>>

Source: an optimization exercise on an open RTL-to-GDS flow (aim: small area, a short achievable clock period and few clock cycles per item). Production flows keep margins and buffers that such runs may drop.
At most, simulation tests tie the RTL to the original design; equivalence was not proved.
No functional check of the RTL was part of run 3.
Power is estimated from default activity; no workload was simulated.

<file path="flow/config.mk">
export PLATFORM = sky130hd
export DESIGN_NAME = lru_cache_table
export DESIGN_NICKNAME = lru_cache_table
export VERILOG_FILES = /design/flow/design.v
export SDC_FILE = /design/flow/constraint.sdc
export NUM_CORES = 4
export LEC_CHECK = 0
export CAP_MARGIN = 20
export CORE_MARGIN = 2
export CORE_UTILIZATION = 60
export CTS_CLUSTER_DIAMETER = 110
export CTS_CLUSTER_SIZE = 24
export SETUP_SLACK_MARGIN = 2.2
export SLEW_MARGIN = 20
</file>
<file path="flow/constraint.sdc">
create_clock -name core_clock -period 5.0 [get_ports {clk}]
set_input_delay 1.0000 -clock core_clock [delete_from_list [all_inputs] [get_ports {clk}]]
set_output_delay 1.0000 -clock core_clock [all_outputs]
set_load 0.01 [all_outputs]
</file>
<file path="flow/design.v">
package lct_pkg;
  localparam int DEPTH_DEFAULT = 16;
  localparam int CMD_W         = 2;
  localparam int KEY_W         = 16;
  localparam int VALUE_W       = 32;
  localparam logic [VALUE_W-1:0] MISS_WORD = 32'hBF80_0000;
  typedef enum logic [CMD_W-1:0] {
    CMD_LOOKUP = 2'd0,
    CMD_INSERT = 2'd1,
    CMD_CLEAR  = 2'd2
  } cmd_t;
  typedef struct packed {
    logic [KEY_W-1:0]   key;
    logic [VALUE_W-1:0] value;
  } entry_t;
  function automatic int addr_w(input int depth);
    addr_w = (depth > 1) ? $clog2(depth) : 1;
  endfunction
endpackage
module lct_ram #(
  parameter int DEPTH = lct_pkg::DEPTH_DEFAULT
) (
  input  logic                              clk,
  input  logic                              rd_en,
  input  logic [lct_pkg::addr_w(DEPTH)-1:0] rd_addr,
  output lct_pkg::entry_t                   rd_data,
  input  logic                              wr_en,
  input  logic [lct_pkg::addr_w(DEPTH)-1:0] wr_addr,
  input  lct_pkg::entry_t                   wr_data
);
  logic [lct_pkg::KEY_W+lct_pkg::VALUE_W-1:0] mem [0:DEPTH-1];
  always_ff @(posedge clk) begin
    if (wr_en) begin
      mem[wr_addr] <= wr_data;
    end
  end
  always_ff @(posedge clk) begin
    if (rd_en) begin
      rd_data <= mem[rd_addr];
    end
  end
endmodule
module lru_cache_table #(
  parameter int DEPTH = lct_pkg::DEPTH_DEFAULT
) (
  input  logic                        clk,
  input  logic                        rst,
  input  logic                        in_valid,
  output logic                        in_ready,
  input  logic [lct_pkg::CMD_W-1:0]   command,
  input  logic [lct_pkg::KEY_W-1:0]   key,
  input  logic [lct_pkg::VALUE_W-1:0] value,
  output logic                        out_valid,
  input  logic                        out_ready,
  output logic                        hit,
  output logic [lct_pkg::VALUE_W-1:0] read_data
);
  localparam int N  = DEPTH;
  localparam int IW = lct_pkg::addr_w(DEPTH);
  localparam int KW = lct_pkg::KEY_W;
  localparam int VW = lct_pkg::VALUE_W;
  logic                      req_v;
  logic [lct_pkg::CMD_W-1:0] req_cmd;
  logic [KW-1:0]             req_key;
  logic [VW-1:0]             req_val;
  logic [N-1:0]              req_m;     
  logic [KW-1:0] tk  [N];
  logic [IW-1:0] ptr [N];
  logic [N-1:0]  vld;
  logic [VW-1:0] sv  [N];
  logic res_v;
  logic res_hit;
  logic res_miss;
  logic o_free;
  logic res_free;
  logic          go;
  logic [N:0]    ahead;     
  logic          any;
  logic [IW-1:0] hptr;
  logic [IW-1:0] wslot;
  logic          is_lk, is_ins, is_clr;
  logic          do_hit, do_ins, do_clr;
  logic [N-1:0]  sel_prev, sel_next;
  logic [N-1:0]  eq;
  logic          eq_req;
  logic [N-1:0]  m_d;
  assign o_free   = !out_valid || out_ready;
  assign res_free = !res_v || o_free;
  assign go       = req_v && res_free;
  assign in_ready = !req_v || res_free;
  assign is_lk  = (req_cmd == lct_pkg::CMD_LOOKUP);
  assign is_ins = (req_cmd == lct_pkg::CMD_INSERT);
  assign is_clr = (req_cmd == lct_pkg::CMD_CLEAR);
  always_comb begin
    ahead[0] = 1'b0;
    for (int p = 0; p < N; p++) begin
      ahead[p+1] = ahead[p] || req_m[p];
    end
    any = ahead[N];
    hptr = '0;
    for (int p = 0; p < N; p++) begin
      hptr = hptr | ({IW{req_m[p] && !ahead[p]}} & ptr[p]);
    end
  end
  assign wslot  = ptr[N-1];
  assign do_hit = go && is_lk && any;
  assign do_ins = go && is_ins;
  assign do_clr = go && is_clr && any;
  always_comb begin
    for (int p = 0; p < N; p++) begin
      sel_prev[p] = do_ins || (do_hit && !ahead[p]);
      sel_next[p] = do_clr && ahead[p+1];
    end
  end
  always_comb begin
    for (int p = 0; p < N; p++) begin
      eq[p] = vld[p] && (tk[p] == key);
    end
    eq_req = (req_key == key);
    for (int p = 0; p < N; p++) begin
      if (sel_prev[p]) begin
        m_d[p] = (p == 0) ? eq_req : eq[(p + N - 1) % N];
      end else if (sel_next[p]) begin
        m_d[p] = (p == N - 1) ? 1'b0 : eq[(p + 1) % N];
      end else begin
        m_d[p] = eq[p];
      end
    end
  end
  always_ff @(posedge clk) begin
    if (sel_prev[0]) begin
      tk[0] <= req_key;
    end else if (sel_next[0]) begin
      tk[0] <= tk[1];
    end
    for (int p = 1; p < N - 1; p++) begin
      if (sel_prev[p]) begin
        tk[p] <= tk[p-1];
      end else if (sel_next[p]) begin
        tk[p] <= tk[p+1];
      end
    end
    if (sel_prev[N-1]) begin
      tk[N-1] <= tk[N-2];
    end
  end
  always_ff @(posedge clk) begin
    if (rst) begin
      for (int p = 0; p < N; p++) begin
        ptr[p] <= IW'(p);
      end
    end else begin
      if (do_ins) begin
        ptr[0] <= wslot;
      end else if (do_hit) begin
        ptr[0] <= hptr;
      end else if (sel_next[0]) begin
        ptr[0] <= ptr[1];
      end
      for (int p = 1; p < N - 1; p++) begin
        if (sel_prev[p]) begin
          ptr[p] <= ptr[p-1];
        end else if (sel_next[p]) begin
          ptr[p] <= ptr[p+1];
        end
      end
      if (sel_prev[N-1]) begin
        ptr[N-1] <= ptr[N-2];
      end else if (do_clr) begin
        ptr[N-1] <= hptr;
      end
    end
  end
  always_ff @(posedge clk) begin
    for (int s = 0; s < N; s++) begin
      if (do_ins && (wslot == IW'(s))) begin
        sv[s] <= req_val;
      end
    end
  end
  always_ff @(posedge clk) begin
    if (in_ready) begin
      req_cmd <= command;
      req_key <= key;
      req_val <= value;
      req_m   <= m_d;
    end
  end
  always_ff @(posedge clk) begin
    if (rst) begin
      req_v     <= 1'b0;
      res_v     <= 1'b0;
      vld       <= '0;
      out_valid <= 1'b0;
    end else begin
      if (in_ready) begin
        req_v <= in_valid;
      end
      if (do_ins) begin
        vld <= {vld[N-2:0], 1'b1};
      end else if (do_clr) begin
        vld <= {1'b0, vld[N-1:1]};
      end
      if (go) begin
        res_v <= 1'b1;
      end else if (o_free) begin
        res_v <= 1'b0;
      end
      if (o_free) begin
        out_valid <= res_v;
      end
    end
  end
  always_ff @(posedge clk) begin
    if (go) begin
      res_hit  <= is_lk && any;
      res_miss <= is_lk && !any;
    end
    if (o_free) begin
      hit       <= res_hit;
      read_data <= res_hit ? sv[ptr[0]] : (res_miss ? lct_pkg::MISS_WORD : '0);
    end
  end
endmodule
</file>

<<

WHAT NEEDS TO BE DONE:
Could you set down, exactly as written, the lines above between the one holding "export VERILOG_FILES = /design/flow/design.v" and the one holding "typedef struct packed", inclusive, and nothing more?

RESPONSE AREA:
export VERILOG_FILES = /design/flow/design.v
export SDC_FILE = /design/flow/constraint.sdc
export NUM_CORES = 4
export LEC_CHECK = 0
export CAP_MARGIN = 20
export CORE_MARGIN = 2
export CORE_UTILIZATION = 60
export CTS_CLUSTER_DIAMETER = 110
export CTS_CLUSTER_SIZE = 24
export SETUP_SLACK_MARGIN = 2.2
export SLEW_MARGIN = 20
</file>
<file path="flow/constraint.sdc">
create_clock -name core_clock -period 5.0 [get_ports {clk}]
set_input_delay 1.0000 -clock core_clock [delete_from_list [all_inputs] [get_ports {clk}]]
set_output_delay 1.0000 -clock core_clock [all_outputs]
set_load 0.01 [all_outputs]
</file>
<file path="flow/design.v">
package lct_pkg;
  localparam int DEPTH_DEFAULT = 16;
  localparam int CMD_W         = 2;
  localparam int KEY_W         = 16;
  localparam int VALUE_W       = 32;
  localparam logic [VALUE_W-1:0] MISS_WORD = 32'hBF80_0000;
  typedef enum logic [CMD_W-1:0] {
    CMD_LOOKUP = 2'd0,
    CMD_INSERT = 2'd1,
    CMD_CLEAR  = 2'd2
  } cmd_t;
  typedef struct packed {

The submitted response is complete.